Understanding how resource blocks call one another will help one learn what each configuration is used for. Earlier, I called the aws_security_group resource to assign to the vpc_security_group_ids variable in my ec2 instance. The aws_security_group resource configuration is as follows:

resource "aws_security_group" "webserver-sg" {
depends_on = [
aws_vpc.my-vpc,
aws_subnet.public,
aws_subnet.private
]
description = "HTTP, PING, SSH"
# Name of the security Group
name = "webserver-sg"
# VPC ID in which Security group has to be created
vpc_id = aws_vpc.my-vpc.id
# Created an inbound rule for webserver access
ingress {
description = "HTTP for webserver"
from_port   = 80
to_port     = 80
protocol    = "tcp"
cidr_blocks = ["0.0.0.0/0"]
}
ingress {
description = "HTTPS for webserver"
from_port   = 443
to_port     = 443
protocol    = "tcp"
cidr_blocks = ["0.0.0.0/0"]
}
# Created an inbound rule for ping
ingress {
description = "Ping"
from_port   = 0
to_port     = 0
protocol    = "ICMP"
cidr_blocks = ["0.0.0.0/0"]
}
# Outward Network Traffic for the webserver
egress {
description = "output from webserver"
from_port   = 0
to_port     = 0
protocol    = "-1"
cidr_blocks = ["0.0.0.0/0"]
}
}

One of the first things you can see is the “depends_on” section of this resource. As you can see, this resource, as configured, depends on the vpc resource as well as two separate subnet resources. Drilling down into the configuration with the resources we allow you to understand the bigger picture of how everything is connected in this configuration. This understanding helps the student get past understanding the services in an abstract manner and makes one think of the services in a more functional way. In other words, it demystifies the typical technical jargon and, in my view, makes the “cloud” more simple.

Feedback Loop

One of the best learning methods, to learn something efficiently, is the feedback loop method. It is a reality check that informs you that your knowledge is limited. One of the things that was very frustrating to me when using CloudFormation was writing a configuration and applying, only to find a slew of errors. Perhaps there is a better way to check the configuration before applying it in CloudFormation, but I never got to that point. I found CloudFormation unnecessarily complex . When using Terraform, one of the best tools I use for a feedback loop is the terraform validate command. This command will not only check your syntax, but it will also check to see if there is any internal inconsistency. For example, if you attempted to create a resource without the necessary configurations and ran the validate command, you will receive an exact reason as to why you cannot create that resource and what needs to be done in order for you to successfully create said resource. With this information and with constant practice you can learn these services in more depth and fortify a more practical understanding of the services and how they fit into an overall infrastructure plan.

Best Practices

In my opinion, the best asset of Terraform is its depth and quality documentation as well as the Terraform Registry. The Terraform Registry is stock full of single resource and multi-resource modules. By viewing the source code of these modules you can have a solid understanding of best practices. I often reference modules by Anton Babenko. Most of his modules are the go-to modules for AWS services. I would suggest studying his modules and try to build your own module as close to his examples as possible.
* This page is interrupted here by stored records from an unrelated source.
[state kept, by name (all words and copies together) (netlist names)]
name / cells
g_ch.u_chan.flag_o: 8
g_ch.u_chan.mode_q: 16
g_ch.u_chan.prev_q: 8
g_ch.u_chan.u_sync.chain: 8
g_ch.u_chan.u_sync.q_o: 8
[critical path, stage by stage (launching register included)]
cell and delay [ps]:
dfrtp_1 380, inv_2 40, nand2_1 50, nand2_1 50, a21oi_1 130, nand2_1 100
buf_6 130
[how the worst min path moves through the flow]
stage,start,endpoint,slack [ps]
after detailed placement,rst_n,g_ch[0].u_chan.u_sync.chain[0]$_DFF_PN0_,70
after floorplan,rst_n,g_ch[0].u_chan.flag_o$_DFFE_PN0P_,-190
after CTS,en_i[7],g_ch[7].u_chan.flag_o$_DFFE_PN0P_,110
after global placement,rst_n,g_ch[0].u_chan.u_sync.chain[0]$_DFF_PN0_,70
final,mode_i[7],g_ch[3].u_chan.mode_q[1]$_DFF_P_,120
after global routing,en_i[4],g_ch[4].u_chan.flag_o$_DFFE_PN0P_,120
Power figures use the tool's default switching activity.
==> config.mk <==
export PLATFORM = sky130hd
export DESIGN_NAME = region_perm_unit
export DESIGN_NICKNAME = d
export VERILOG_FILES = /design/src/rtl/rpu_pkg.sv /design/src/rtl/rpu_bank.sv /design/src/rtl/rpu_readmux.sv /design/src/rtl/rpu_access_check.sv /design/src/rtl/region_perm_unit.sv
export SDC_FILE = /design/constraint.sdc
export NUM_CORES = 1
export LEC_CHECK = 0
export BUFFER_PORTS_ARGS = -buffer_cell sky130_fd_sc_hd__buf_2
export CELL_PAD_IN_SITES_DETAIL_PLACEMENT = 0
export CELL_PAD_IN_SITES_GLOBAL_PLACEMENT = 1
export CORE_UTILIZATION = 46
export DETAILED_ROUTE_END_ITERATION = 8
export HOLD_SLACK_MARGIN = 0.02
export PLACE_DENSITY_LB_ADDON = 0.08
export RECOVER_POWER = 50
export SKIP_LAST_GASP = 1
export SYNTH_ARGS = -nofsm -noshare
export SYNTH_HDL_FRONTEND = slang
export SYNTH_HIERARCHICAL = 1
export SYNTH_SLANG_ARGS = --single-unit
export TNS_END_PERCENT = 10
==> constraint.sdc <==
create_clock -name clk -period 3.9 [get_ports clk]
set_input_delay 0.39 -clock clk [delete_from_list [all_inputs] [get_ports clk]]
set_output_delay 0.39 -clock clk [all_outputs]
set_load 0.05 [all_outputs]
$ cat config.mk
export PLATFORM = sky130hd
export DESIGN_NAME = mxro_top
export DESIGN_NICKNAME = d
export VERILOG_FILES = /design/src/rtl/mxro_pkg.sv /design/src/rtl/mxro_tsgen.sv /design/src/rtl/mxro_column.sv /design/src/rtl/mxro_colenc.sv /design/src/rtl/mxro_top.sv
export SDC_FILE = /design/constraint.sdc
export NUM_CORES = 1
export LEC_CHECK = 0
export BUFFER_PORTS_ARGS = -buffer_cell sky130_fd_sc_hd__buf_2
export CORE_MARGIN = 2
export CORE_UTILIZATION = 50
export CTS_CLUSTER_DIAMETER = 150
export DETAILED_ROUTE_END_ITERATION = 8
export PLACE_DENSITY = 0.67
export SYNTH_ARGS = -nofsm -noshare
export SYNTH_HDL_FRONTEND = slang
export SYNTH_SLANG_ARGS = --single-unit
export TNS_END_PERCENT = 50
$ cat constraint.sdc
create_clock -name clk -period 7.1 [get_ports clk]
set_input_delay 1.42 -clock clk [delete_from_list [all_inputs] [get_ports clk]]
set_output_delay 1.42 -clock clk [all_outputs]
set_load 0.05 [all_outputs]
$ cat src/rtl/mxro_pkg.sv
package mxro_pkg;
  typedef enum logic {
    ENG_IDLE = 1'b0,
    ENG_SCAN = 1'b1
  } eng_state_t;
endpackage

$ cat src/rtl/mxro_tsgen.sv
module mxro_tsgen #(
  parameter int TSW    = 4,
  parameter int TS_CYC = 12
) (
  input  logic           clk,
  input  logic           rst_n,
  output logic [TSW-1:0] ts_o,
  output logic           tick_o
);
  localparam int DW = (TS_CYC > 1) ? $clog2(TS_CYC) : 1;

  logic [DW-1:0]  div_q, div_d;
  logic [TSW-1:0] ts_q, ts_d;
  logic           tick;

  assign tick = (div_q == DW'(TS_CYC - 1));

  always_comb begin
    div_d = div_q + 1'b1;
    ts_d  = ts_q;
    if (tick) begin
      div_d = '0;
      ts_d  = ts_q + 1'b1;
    end
  end

  always_ff @(posedge clk or negedge rst_n) begin
    if (!rst_n) begin
      div_q <= '0;
      ts_q  <= '0;
    end else begin
      div_q <= div_d;
      ts_q  <= ts_d;
    end
  end

  assign ts_o   = ts_q;
  assign tick_o = tick;
endmodule

$ cat src/rtl/mxro_column.sv
module mxro_column #(
  parameter int NROW = 8,
  parameter int TSW  = 4
) (
  input  logic            clk,
  input  logic            rst_n,
  input  logic [NROW-1:0] hit_i,
  input  logic [TSW-1:0]  ts_i,
  input  logic [TSW-1:0]  req_ts_i,
  input  logic            match_en_i,
  input  logic            rd_clr_i,
  input  logic            age_i,
  input  logic [TSW-1:0]  age_ts_i,
  output logic            fast_or_o,
  output logic [NROW-1:0] rows_o
);
  logic [NROW-1:0]          vld_q, vld_d;
  logic [NROW-1:0][TSW-1:0] lts_q, lts_d;
  logic [NROW-1:0]          match;

  always_comb begin
    vld_d = vld_q;
    lts_d = lts_q;
    for (int r = 0; r < NROW; r++) begin
      match[r] = match_en_i && vld_q[r] && (lts_q[r] == req_ts_i);
      if ((rd_clr_i && match[r]) || (age_i && vld_q[r] && (lts_q[r] == age_ts_i))) begin
        vld_d[r] = 1'b0;
      end else if (!vld_q[r] && hit_i[r]) begin
        vld_d[r] = 1'b1;
        lts_d[r] = ts_i;
      end
    end
  end

  always_ff @(posedge clk or negedge rst_n) begin
    if (!rst_n) begin
      vld_q <= '0;
      lts_q <= '0;
    end else begin
      vld_q <= vld_d;
      lts_q <= lts_d;
    end
  end

  assign fast_or_o = |match;
  assign rows_o    = match;
endmodule

$ cat src/rtl/mxro_colenc.sv
module mxro_colenc #(
  parameter int NCOL = 8,
  localparam int CW  = (NCOL > 1) ? $clog2(NCOL) : 1
) (
  input  logic [NCOL-1:0] col_or_i,
  output logic [CW-1:0]   sel_o,
  output logic            any_o
);
  always_comb begin
    sel_o = '0;
    for (int c = NCOL - 1; c >= 0; c--) begin
      if (col_or_i[c]) sel_o = CW'(c);
    end
  end

  assign any_o = |col_or_i;
endmodule
## config.mk

```make
export PLATFORM = sky130hd
export DESIGN_NAME = shared_timer
export DESIGN_NICKNAME = d
export VERILOG_FILES = /design/src/rtl/shtmr_pkg.sv /design/src/rtl/shtmr_prescaler.sv /design/src/rtl/shtmr_capture.sv /design/src/rtl/shtmr_counter.sv /design/src/rtl/shared_timer.sv
export SDC_FILE = /design/constraint.sdc
export NUM_CORES = 1
export LEC_CHECK = 0
export ABC_AREA = 1
export BUFFER_PORTS_ARGS = -buffer_cell sky130_fd_sc_hd__buf_2
export CORE_MARGIN = 5
export CORE_UTILIZATION = 45
export CTS_CLUSTER_DIAMETER = 100
export CTS_CLUSTER_SIZE = 24
export DETAILED_ROUTE_END_ITERATION = 10
export PLACE_DENSITY = 0.62
export SYNTH_ARGS = -nofsm -noshare
export SYNTH_HDL_FRONTEND = slang
export SYNTH_SLANG_ARGS = --single-unit
```

## constraint.sdc

```tcl
create_clock -name clk -period 2 [get_ports clk]
set_input_delay 0.4 -clock clk [delete_from_list [all_inputs] [get_ports clk]]
set_output_delay 0.4 -clock clk [all_outputs]
set_load 0.02 [all_outputs]
```
<file path="config.mk">
export PLATFORM = sky130hd
export DESIGN_NAME = wmac_hdr_classifier
export DESIGN_NICKNAME = d
export VERILOG_FILES = /design/src/rtl/wmhc_pkg.sv /design/src/rtl/wmhc_capture.sv /design/src/rtl/wmhc_bssid_match.sv /design/src/rtl/wmhc_classify.sv /design/src/rtl/wmac_hdr_classifier.sv
export SDC_FILE = /design/constraint.sdc
export NUM_CORES = 1
export LEC_CHECK = 0
export CAP_MARGIN = 25
export CORE_ASPECT_RATIO = 0.6
export CORE_UTILIZATION = 60
export CTS_CLUSTER_SIZE = 14
export DETAILED_ROUTE_END_ITERATION = 12
export DONT_BUFFER_PORTS = 1
export GPL_ROUTABILITY_DRIVEN = 0
export PLACE_DENSITY = 0.76
export SLEW_MARGIN = 20
export SYNTH_ARGS = -nofsm -noshare
export SYNTH_HDL_FRONTEND = slang
export SYNTH_SLANG_ARGS = --single-unit
</file>
<file path="constraint.sdc">
create_clock -name clk -period 1.9 [get_ports clk]
set_input_delay 0.095 -clock clk [delete_from_list [all_inputs] [get_ports clk]]
set_output_delay 0.095 -clock clk [all_outputs]
set_load 0.05 [all_outputs]
</file>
The amount of services in the different cloud platforms are too much for one person to retain detailed knowledge to long term memory. Attempting to learn a cloud service merely by just knowing superfluous details is no way to become efficient in DevOps tooling. I would suggest using Terraform to build actual infrastructures and test those infrastructures to maintain a deep but practical knowledge and understating of services. If I knew what I know now when I first started learning AWS, I would have saved countless hours reading up on unnecessary information.